When he was a kid, Tommy Caldwell’s dad, who worked as a teacher during the school year and a mountain guide during the summer, would take his son on climbing missions around Colorado. Tommy did his first roped climb when he was just three years old. By age 14, he was climbing the 2,000-foot-high, 5.10 route up the Diamond on Colorado’s Longs Peak. His dad took him on mountaineering trips to Bolivia and Europe and taught him everything he knows about staying safe in the mountains. Since then, Tommy, now 34, has gone on to become a world-renowned climber, known for his big-wall conquests and first ascents of some of the hardest routes around the world. These are the lessons he’s learned along the way, spoken from his home in Estes Park, Colorado.
My dad had this amazing love of climbing. It was so infectious and positive. I learned from him that climbing can bring us all of these great things and take us to amazing places. It’s made climbing fun for me every day since then. I don’t get burned out.
My dad had this great sense of adventure. But he was also cautious and when it came down to it, he wanted to live. I’ve learned to analyze risk and decide what’s safe within the box that I’ve built; what’s safe enough that I’m going to live through it.
You need to have good stamina, so you can go all day.
I’m really good at suffering. That’s something that I learned to embrace at a young age. I almost seek out the suffering as opposed to seeing it as something negative.
In climbing, there are a lot things that seem really scary. On El Cap, there are no ledges, and it seems really extreme and dangerous to a lot of people.
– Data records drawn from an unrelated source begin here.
Source: an optimization exercise on an open RTL-to-GDS flow (aim: small area). Production flows keep margins and buffers that such runs may drop.
RTL that was checked went through simulation tests only; none was proved equivalent to the original.
For runs 6 and 7, only the layout was checked, not whether the RTL still works.
Power is estimated from default activity; no workload was simulated.

## flow/design.v

```verilog
module ircore_tx (
    input  wire        clk,
    input  wire        rst,             
    input  wire        enq_valid,       
    input  wire        enq_rc6,         
    input  wire [2:0]  enq_mode,        
    input  wire [7:0]  enq_a,           
    input  wire [7:0]  enq_b,           
    output wire        enq_ready,       
    output wire        tx,              
    output wire        tx_idle          
);
    localparam [1:0] ST_IDLE = 2'd0, ST_HDR = 2'd1, ST_DAT = 2'd2, ST_TRL = 2'd3;
    reg  [19:0] q [0:8];
    reg  [8:0]  v;              
    wire [8:0]  fr;             
    wire        pop;            
    assign fr[8] = ~v[8] | pop;
    genvar gi;
    generate
        for (gi = 0; gi < 8; gi = gi + 1) begin : g_fr
            assign fr[gi] = ~v[gi] | fr[gi + 1];
        end
    endgenerate
    assign enq_ready = fr[0];
    assign tx_idle   = ~|v;
    always @(posedge clk) begin
        if (fr[0]) q[0] <= {enq_rc6, enq_mode, enq_a, enq_b};
    end
    generate
        for (gi = 1; gi < 9; gi = gi + 1) begin : g_q
            always @(posedge clk) begin
                if (fr[gi]) q[gi] <= q[gi - 1];
            end
        end
    endgenerate
    always @(posedge clk) begin
        if (rst) v <= 9'd0;
        else     v <= (fr & {v[7:0], enq_valid}) | (~fr & v);
    end
    wire [19:0] hd  = q[8];
    wire        rc6 = hd[19];
    reg [1:0]  st;
    reg        h;               
    reg [4:0]  n;               
    reg [3:0]  u;               
    reg [10:0] pre;             
    reg        tg;              
    wire tick = rc6 ? (pre == 11'd887) : (pre == 11'd1124);
    wire [7:0] src = n[4] ? hd[7:0] : hd[15:8];
    wire       sb  = src[~n[2:0]];
    wire [3:0] mt  = {tg, hd[16], hd[17], hd[18]};
    wire       b   = rc6 ? ((n[4:3] == 2'b00) ? (n[2] ? mt[n[1:0]] : 1'b1) : sb)
                         : sb ^ n[3];
    wire       w2  = rc6 & (n[4:2] == 3'b001);    
    wire       last = rc6 ? (n == 5'd23) : (n == 5'd31);
    reg [3:0] lm1;              
    reg       lvl;
    always @* begin
        case (st)
            ST_HDR:  begin lm1 = h ? (rc6 ? 4'd1 : 4'd7) : (rc6 ? 4'd5 : 4'd15); lvl = ~h; end
            ST_DAT:  begin lm1 = rc6 ? {3'd0, w2} : ((h & b) ? 4'd2 : 4'd0);   lvl = rc6 ? (b ^ h) : ~h; end
            ST_TRL:  begin lm1 = rc6 ? 4'd5 : 4'd0; lvl = ~rc6; end
            default: begin lm1 = 4'd0; lvl = 1'b0; end
        endcase
    end
    wire idle = (st == ST_IDLE);
    wire hend = tick & (u == lm1);
    assign pop = (st == ST_TRL) & hend;
    assign tx  = lvl;
    always @(posedge clk) begin
        pre <= (idle | tick) ? 11'd0 : pre + 11'd1;
        u   <= (idle | hend) ? 4'd0 : (tick ? u + 4'd1 : u);
        h   <= idle ? 1'b0 : (hend ? ~h : h);
        if (hend & h) n <= (st == ST_HDR) ? (rc6 ? 5'd3 : 5'd0) : n + 5'd1;
    end
    always @(posedge clk) begin
        if (rst) begin
            st <= ST_IDLE;
            tg <= 1'b0;
        end else begin
            case (st)
                ST_IDLE: if (v[8]) st <= ST_HDR;
                ST_HDR:  if (hend & h) st <= ST_DAT;
                ST_DAT:  if (hend & h & last) st <= ST_TRL;
                ST_TRL:  if (hend) begin
                             st <= ST_IDLE;
                             if (rc6) tg <= ~tg;
                         end
            endcase
        end
    end
endmodule
```

## flow/run.sh

```bash
#!/bin/bash
# synth_recipe.tcl (not shown) runs the flow's synth.tcl, then flattens the netlist and writes it again
# the make line also repeats each setting of config.mk as NAME=value (left out here)
make -C /OpenROAD-flow-scripts/flow DESIGN_CONFIG=/design/flow/config.mk WORK_HOME=/design/flow/orfs CLKGATE_MAP_FILE= SYNTH_SCRIPT=/design/flow/synth_recipe.tcl finish
```

## flow/config.mk

```make
export PLATFORM = sky130hd
export DESIGN_NAME = ircore_tx
export DESIGN_NICKNAME = ircore_tx
export VERILOG_FILES = /design/flow/design.v
export SDC_FILE = /design/flow/constraint.sdc
export NUM_CORES = 4
export LEC_CHECK = 0
export CAP_MARGIN = 20
export CORE_MARGIN = 2
export CORE_UTILIZATION = 40
export SLEW_MARGIN = 20
```

## flow/constraint.sdc

```tcl
create_clock -name core_clock -period 10.0 [get_ports {clk}]
set_input_delay 2.0000 -clock core_clock [delete_from_list [all_inputs] [get_ports {clk}]]
set_output_delay 2.0000 -clock core_clock [all_outputs]
set_load 0.01 [all_outputs]
```

==> metrics.md, run 1 <==
| Metric | Value |
|---|---|
| GRT met2 Usage | between 10% and 20% |
| Mapped Area | approximately 7400 µm² |
| Syn_nets | about 430 |
| Fin worst setup slack | roughly 2700 ps |
| Cell leakage power | ~3 nW |
| Clock Tree Buf Depth | 3 |
| Final slew viol count | 0 |
| Die X | approximately 140 µm |
| H-Tree Depth | 1 |
| Reg area | 6120 µm² |
| Diodes inserted | 0 |
| DRT antenna net count | 0 |
| I/O Pins | 26 |
| Post-synth EDFFs | 185 |
| Share of layout cells above drive strength 1 | 12.1% |
| Synth area leader | edfxtp_1 |
| Routability cong. | roughly 0.8 |
| GRT Max-Usage Layer | met2 |
| Multi-input logic area | 1180 µm² |
| Worst EP arrival | 5330 ps |
| Routed len/inst | 13.5 µm |
| Core Box Area | between 15000 and 20000 µm² |
| CTS clk-pin slew, worst paths | ~60 ps |
| Final Total Pwr | 1.85 mW |
| PortBufs | 25 |
| Met3 GRT Util | 2.22% |
| Residual DRC | 0 |
| Status | finished clean |
| R2r setup slk | 5430 ps |
| Area contributors post-synth | edfxtp_1 (75%), dfxtp_1 (7.6%), mux4_2 (1.8%), ha_1 (1.4%), nor2_1 (1.3%) |
| Pre-CTS WS | about 3100 ps |
| Fmax | between 0.1 and 0.15 GHz |
| Clock skew | 21.0 ps |
| Pin count of the biggest net entering global routing | 27 |
| Crit end category | primary output |
| Most frequent CP cell | mux4_2 |
| Clk sinks | ~210 |
| Worst R2R End | q[0][17]$_DFFE_PP_ |
| Finished Cell Area | ~8600 µm² |
| Hold Worst Slack | just over 400 ps |
| Vias post-DR | between 3000 and 4000 |
| Dpl cell area | 7900 µm² |
| Register area share after synthesis | between 80 and 90% |
| Worst min path class | reg -> reg |
| Unique masters post-synth | 56 |
| Cell count after placement | ~640 |
| Fin Setup TNS | 0 ps |
| Clk latency of the worst-skew pair | 500 ps |
| Finish-stage setup viols | 0 |
| Most frequent cells after synthesis | edfxtp_1 (185), dfxtp_1 (28), nor2_1 (25), nand2_1 (16), inv_1 (11) |
| Initial antenna violation count | 0 |
| Post-CTS setup buffer count | 0 |
| Post-layout utilization of the core | between 40% and 50% |
| Yosys warning total | 2 |
| Post-route insts no fill | 684 |
| Startpoint Class | flip-flop |
| Layout area overhead | 16.0% |
| Total CTS buffers | 23 |
| Period minus WS final | ~7300 ps |
| Relative slew slack | approximately a third |
| Worst Setup EP | enq_ready |
| Crit Path Max Fanout | 26 |
| DP Wirelength | around 6.1 mm |
| Crit path from | n[4]$_SDFFCE_PP0P_ |
| Vert. Die Dim | between 100 and 150 µm |
| Total gr overflow | 0 |
| Post-CTS sizing | 0 |
| Area share of the leading cell type in the synthesized netlist | between 70% and 80% |
| Period utilization | approximately 73% |
| Ys flop type | edfxtp_1 |
| Peak supply drop | roughly 0.00014 V |
| Final hold vios | 0 |
| CTS Hold Bufs | 0 |
| Reg2reg start | n[4]$_SDFFCE_PP0P_ |
| Post-Route WL | roughly 9.2 mm |
| Die ar. | slightly below 20000 µm² |
| FP Rows | between 40 and 50 |
| Initial Utilization | roughly 41% |
| CP max-delay cell | clkdlybuf4s50_1 |
| Final nets | 470 |
| DR vias/cell | roughly 4.8 |
| Worst Path Required | ~8000 ps |
| Clk root buf | clkbuf_16 |
| CP peak stage delay | a little under 600 ps |
| #FFs+latches synth | 213 |
| DRT Pass-1 Iters | 4 |
| Mapped Avg Cell Area | around 19 µm² |
| # Max-Cap Violations | 0 |
| Power per cell area | 216 nW/µm² |
| Post-synth ARST share | 0% |
| Setup CP Type | reg -> out |
| Met1 Usage GRT | 11.5% |
| FF-to-FF path depth | 13 |
| First-pass GRT wire length | roughly 16 mm |
| Synth Instances | 398 |
| # fillers | roughly 1500 |
| Most common cell in the netlist | edfxtp_1 |
| GR Util All Layers | 9.79% |
| Cell chain of the critical path | mux4_2, mux4_2, o221ai_1, o21ai_0, ha_1, a21oi_1, nor4_1, nor3_1, and4_1, a21oi_2, inv_2, or3_1, buf_4, clkdlybuf4s50_1 |
| Vias in the first global route | about 3400 |
| Worst Tran Pin Value | about 1000 ps |
| RSZ-0062 raised after global routing | false |
| DR iter-0 viols | approximately 190 |
| CTS tree | yes |
[cell type report]
| type | instances | share of cell area, % |
|---|---|---|
| clock buffers | 31 | 7.05 |
| clock inverters | 10 | 0.946 |
| inverters | 12 | 0.524 |
| multi-input cells | 161 | 13.8 |
| flip-flops and latches | 213 | 71.2 |
| well taps | 229 | 3.33 |
| repair buffers | 28 | 3.22 |
[power by group]
group          switching, mW  total, mW  internal, mW
registers             0.0171       1.03          1.01
clock network          0.305      0.756         0.451
logic                 0.0402     0.0721        0.0319
total                  0.362       1.85          1.49
[cells in the final DEF, fill, tap and decap left out, types with 2 or more instances in the layout]
cell / count
clkinv_2: 4
nand2b_1: 5
xnor2_1: 10
nor4_1: 4
and2_1: 2
clkdlybuf4s50_1: 25
nor3_1: 8
buf_4: 2
clkbuf_1: 8
mux4_2: 6
edfxtp_1: 185
a21oi_2: 2
clkbuf_16: 23
nor2_1: 25
nand3_1: 9
or3_1: 2
inv_1: 11
dfxtp_1: 28
nand2_1: 16
xor2_1: 10
clkinv_1: 2
a311oi_1: 2
a21oi_1: 9
and4_1: 2
o21ai_0: 4
ha_1: 8
nand4_1: 6
o31ai_1: 2
[sequential cells by signal, indices dropped and copies added (netlist names), named ones only]
register and cells:
tg 1, q 180, h 1, u 4, st 2, pre 11
n 5
[logic make-up (layout without fill, tap and decap cells)]
group | Yosys count | after routing | share of synthesized area, %
XOR/XNOR | 20 | 20 | 2.36
buffers and inverters | 24 | 81 | 1.54
adder cells (fa/ha/maj) | 8 | 8 | 1.35
flip-flops | 213 | 213 | 82.5
multiplexers | 8 | 8 | 2.11
AND/OR/NAND/NOR | 90 | 90 | 6.62
AO/OA/AOI/OAI | 35 | 35 | 3.50
[worst min-delay path by stage]
stage	from	end	slack, ps	cells after the start
2_1_floorplan	q[0][0]$_DFFE_PP_	q[1][0]$_DFFE_PP_	400	0
3_3_place_gp	q[2][16]$_DFFE_PP_	q[3][16]$_DFFE_PP_	400	0
3_5_place_dp	q[0][12]$_DFFE_PP_	q[1][12]$_DFFE_PP_	400	0
4_1_cts	q[3][5]$_DFFE_PP_	q[4][5]$_DFFE_PP_	400	0
5_1_grt	q[3][5]$_DFFE_PP_	q[4][5]$_DFFE_PP_	410	0
6_report	q[6][12]$_DFFE_PP_	q[7][12]$_DFFE_PP_	400	0
[worst max-delay path: cells and delay by family (launching register included)]
kind / cells / cell delay, ps
multiplexers: 2 / 1080
AO/OA/AOI/OAI: 4 / 600
AND/OR/NAND/NOR: 4 / 1090
flip-flops: 1 / 580
adder cells (fa/ha/maj): 1 / 220
buffers and inverters: 3 / 1250
[routing by layer]
metal  up-vias  wire (µm)
met3        25        460
li1       1610          -
met5         -          0
met1      1556       3800
met2        71       4650
met4         0        301
==> run 2, diff against run 1 <==
--- a/flow/config.mk
+++ b/flow/config.mk
@@ -8,4 +8,5 @@
 export CAP_MARGIN = 20
 export CORE_MARGIN = 2
 export CORE_UTILIZATION = 40
+export CTS_BUF_LIST = sky130_fd_sc_hd__clkbuf_4
 export SLEW_MARGIN = 20
==> run 2 against run 1 <==
Compared with the run above: still clean on timing, DRC and antenna; worst hold slack better by 2.1 ps; sequential cell count unchanged; core utilization up 0.21 points; power down 1.7%; die area unchanged; sequential power about the same; clock power down 4.0%; synthesized area unchanged; largest cell class unchanged.
==> metrics.md, run 2 <==
| Metric | Value |
|---|---|
| Die ar. | between 15000 and 20000 µm² |
| CP max-delay cell | clkdlybuf4s50_1 |
| FP Rows | between 40 and 50 |
| Vias post-DR | about 3500 |
| CTS Hold Bufs | 0 |
| Power per cell area | 211 nW/µm² |
| Clock Tree Buf Depth | 3 |
| Cell family with most CP delay | buffers and inverters |
| Relative slew slack | a little under a third |
| Final hold vios | 0 |
| Pin count of the biggest net entering global routing | 27 |
| Most frequent cells in the layout | edfxtp_1 (185), clkbuf_4 (84), dfxtp_1 (28), nor2_1 (25), clkdlybuf4s50_1 (25) |
| Post-Route WL | just under 10 mm |
| Share of layout cells above drive strength 1 | between 20% and 30% |
| Vert. Die Dim | 140 µm |
| Final nets | 500 |
| Cell chain of the critical path | mux4_2, mux4_2, o221ai_1, o21ai_0, ha_1, a21oi_1, nor4_1, nor3_1, and4_1, a21oi_2, inv_2, or3_1, buf_4, clkdlybuf4s50_1 |
| Finish-stage setup viols | 0 |
| Worst EP arrival | between 5000 and 6000 ps |
| Yosys warning total | 2 |
| Ys flop type | edfxtp_1 |
| Core Box Area | between 15000 and 20000 µm² |
| R2r setup slk | ~5400 ps |
| Synth area leader | edfxtp_1 |
| DRT Pass-1 Iters | 4 |
| Peak supply drop | 0.000112 V |
| CTS tree | yes |
| Post-CTS sizing | 0 |
| Cell leakage power | slightly above 3 nW |
| Clock skew | 22.7 ps |
| GR Util All Layers | about a tenth |
| Register area share after synthesis | around 83% |
| Routability cong. | around 0.8 |
| Wl on met1 | 4.00 mm |
| RSZ-0062 raised after global routing | false |
| H-Tree Depth | 2 |
| Dpl cell area | between 7000 and 8000 µm² |
| Post-layout utilization of the core | 47.7% |
| Status | finished clean |
| Worst Path Required | 8000 ps |
| Most frequent cells after synthesis | edfxtp_1 (185), dfxtp_1 (28), nor2_1 (25), nand2_1 (16), inv_1 (11) |
| DR vias/cell | around 4.7 |
| Setup CP Type | reg -> out |
| Clk latency of the worst-skew pair | 620 ps |
| Post-synth ARST share | 0% |
| Residual DRC | 0 |
| Total CTS buffers | between 50 and 60 |
| DR top layer | met4 |
| DP Wirelength | about 6.1 mm |
| Total gr overflow | 0 |
| Worst min path class | reg -> reg |
| Vias in the first global route | about 3600 |
| Post-synth EDFFs | ~190 |
| Fmax | roughly 0.13 GHz |
| Most common cell after layout, fill and taps aside | edfxtp_1 |
| Final Total Pwr | about 1.8 mW |
| PortBufs | 25 |
| Most common cell in the netlist | edfxtp_1 |
| Final slew viol count | 0 |
| Initial Utilization | just over 40% |
| I/O Pins | 26 |
| Clk sinks | 213 |
| Area share of the leading cell type in the synthesized netlist | around 75% |
| # Max-Cap Violations | 0 |
| Met2 wire length | about 4.9 mm |
| Mapped Area | roughly 7400 µm² |
| Top Registers | q x180, pre x11, n x5 |
| Crit Path Max Fanout | 26 |
| Crit end category | primary output |
| Startpoint Class | flip-flop |
| Initial antenna violation count | 1 |
| Metal3 WL | just under 500 µm |
| Largest reg by FF count | q |
| Period minus WS final | approximately 7400 ps |
| DR iter-0 viols | ~160 |
| Mapped Avg Cell Area | 18.6 µm² |
| Most frequent CP cell | mux4_2 |
| Area contributors post-synth | edfxtp_1 (75%), dfxtp_1 (7.6%), mux4_2 (1.8%), ha_1 (1.4%), nor2_1 (1.3%) |
| Synth Instances | between 300 and 400 |
| Layout area overhead | 16.5% |
| CP peak stage delay | around 600 ps |
| Finished Cell Area | about 8600 µm² |
| Hold Worst Slack | 405 ps |
| Clk root buf | clkbuf_4 |
| Die X | ~140 µm |
| Post-CTS setup buffer count | 0 |
| Period utilization | 74.5% |
| Unique masters post-synth | 56 |
| DRT antenna net count | 0 |
| Syn_nets | 429 |
| First-pass GRT wire length | 16.5 mm |
| #FFs+latches synth | 213 |
| Routed len/inst | 12.9 µm |
| Worst Tran Pin Value | 1020 ps |
| WP buf/inv | 3 |
| Number of flip-flops in the largest register | 180 |
| CTS clk-pin slew, worst paths | 60 ps |
| Fin Setup TNS | 0 ps |
[run 2: cell counts after synthesis]
Identical to the previous run, type by type.
[run 2: worst register-to-register path, cell delays in order (launching register included)]
cell and delay (ps):
edfxtp_1 580, mux4_2 560, mux4_2 520, o221ai_1 180, o21ai_0 120, ha_1 220
a21oi_1 180, nor4_1 60, nor3_1 480, and4_1 340, a21oi_2 120, inv_2 410
or3_1 220, buf_4 260
[run 2: worst paths after layout]
path / start / to / cells past startpoint
worst max-delay path: n[4]$_SDFFCE_PP0P_ / enq_ready / 14
worst min-delay path: q[5][5]$_DFFE_PP_ / q[6][5]$_DFFE_PP_ / 0
worst max register to register: n[4]$_SDFFCE_PP0P_ / q[0][9]$_DFFE_PP_ / 13
worst min register to register: q[5][5]$_DFFE_PP_ / q[6][5]$_DFFE_PP_ / 0
[run 2: per-stage QoR]
stage / setup WS, ps / instances
after floorplan: 4110 / 398
after global placement: 3270 / 642
after detailed placement: 3140 / 642
after CTS: 2430 / 742
after global routing: 1980 / 744
final: 2550 / 744
[run 2: kinds of logic after synthesis]
logic type	Yosys count	share of synthesized area, %
compound gates	35	3.50
mux	8	2.11
buf+inv	24	1.54
flops	213	82.5
fa+ha+maj	8	1.35
xor+xnor	20	2.36
simple gates	90	6.62
[run 2: power by group]
group,internal [mW],switching [mW],leakage [nW]
combinational,0.0318,0.0399,0.452
clock,0.408,0.318,0.425
sequential,1.01,0.0170,2.18
[run 2: area by class of cell]
cell class                 count  area (µm²)
fill                        1520        9450
sequential                   213        6120
multi-input combinational    161        1180
clock buffer                  84         631
tap                          229         287
timing repair buffer          28         277
clock inverter                16        91.3
inverter                      12        45.0
antenna                        1        2.50
[run 2: per-layer routing]
| metal | up-vias | track usage [%] |
|---|---|---|
| li1 | 1715 | - |
| met4 | 0 | 6.86 |
| met3 | 22 | 3.32 |
| met2 | 77 | 17.5 |
| met5 | - | 0 |
| met1 | 1656 | 11.4 |
==> run 3, diff against run 2 <==
--- a/flow/config.mk
+++ b/flow/config.mk
@@ -8,5 +8,7 @@
 export CAP_MARGIN = 20
 export CORE_MARGIN = 2
 export CORE_UTILIZATION = 40
-export CTS_BUF_LIST = sky130_fd_sc_hd__clkbuf_4
+export CTS_BUF_LIST = sky130_fd_sc_hd__clkbuf_16
+export CTS_CLUSTER_DIAMETER = 100
+export CTS_CLUSTER_SIZE = 30
 export SLEW_MARGIN = 20
==> run 3 against run 2 <==
Compared with the run above: still clean; clock-buffer cell count is 73 lower; die area stayed put; synthesized cell count stayed put; cell area is 4.8% lower; sequential cell count stayed put; first-iteration DRC count is 20% higher; worst hold slack better by 15 ps; non-clock buffer count stayed put; combinational power hardly changed; highest routed layer unchanged.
But if you look at it and analyze it long enough and you have the skills to handle it, it’s actually not that dangerous.
I just did a trip to Switzerland, where I was looking at 50- to 80-foot falls and pretty hard climbing. Going there got me more comfortable climbing way above my protection and got me more used to falling. You get used to falling and that’s good mental preparation because you realize it’s not as bad as you think it’s going to be.
When I’m way run out and looking at a big fall, of course I’m nervous. But you take a few of those falls and you get less nervous each time. You start to understand what things can hurt you and what perceived dangers aren’t actually that bad. You understand logistically what you can do to make things safer, in terms of dynamic belays or positioning your belayer and how to fall to minimize the damage.
Hitting things when I fall is what I’m most afraid of when I’m rock climbing. And I’m afraid of things falling on me. That’s why when you’re in an alpine environment, you do everything you can to try to avoid that. You identify your biggest dangers and then analyze how you can avoid them.
There have been times when I’m working toward something I want really badly. The struggle to succeed creates anxiety, but that’s part of the excitement, too. As I’ve gotten older, I’ve learned to embrace what I’m doing for the process, to embrace the failure as part of the whole thing.
When I was younger, if things didn’t go my way, I’d be devastated. But now, I’ve learned to stand back and take in the big picture.
I’m lucky that I haven’t had many climbing injuries. The ones I have had have been mainly freak accidents. If you spend as much time off the ground as I do, you’re bound to get hurt. But I choose to climb things with hazards that I can control somewhat. I pick routes that I feel like I can manage the risk on.
My advice to younger climbers? Climbing is a sport of finding mentors, people who can show you the right way. Surround yourself with people who have energy you can thrive on, people who can teach you how to be safe and teach you how to have the adventure you’re looking for.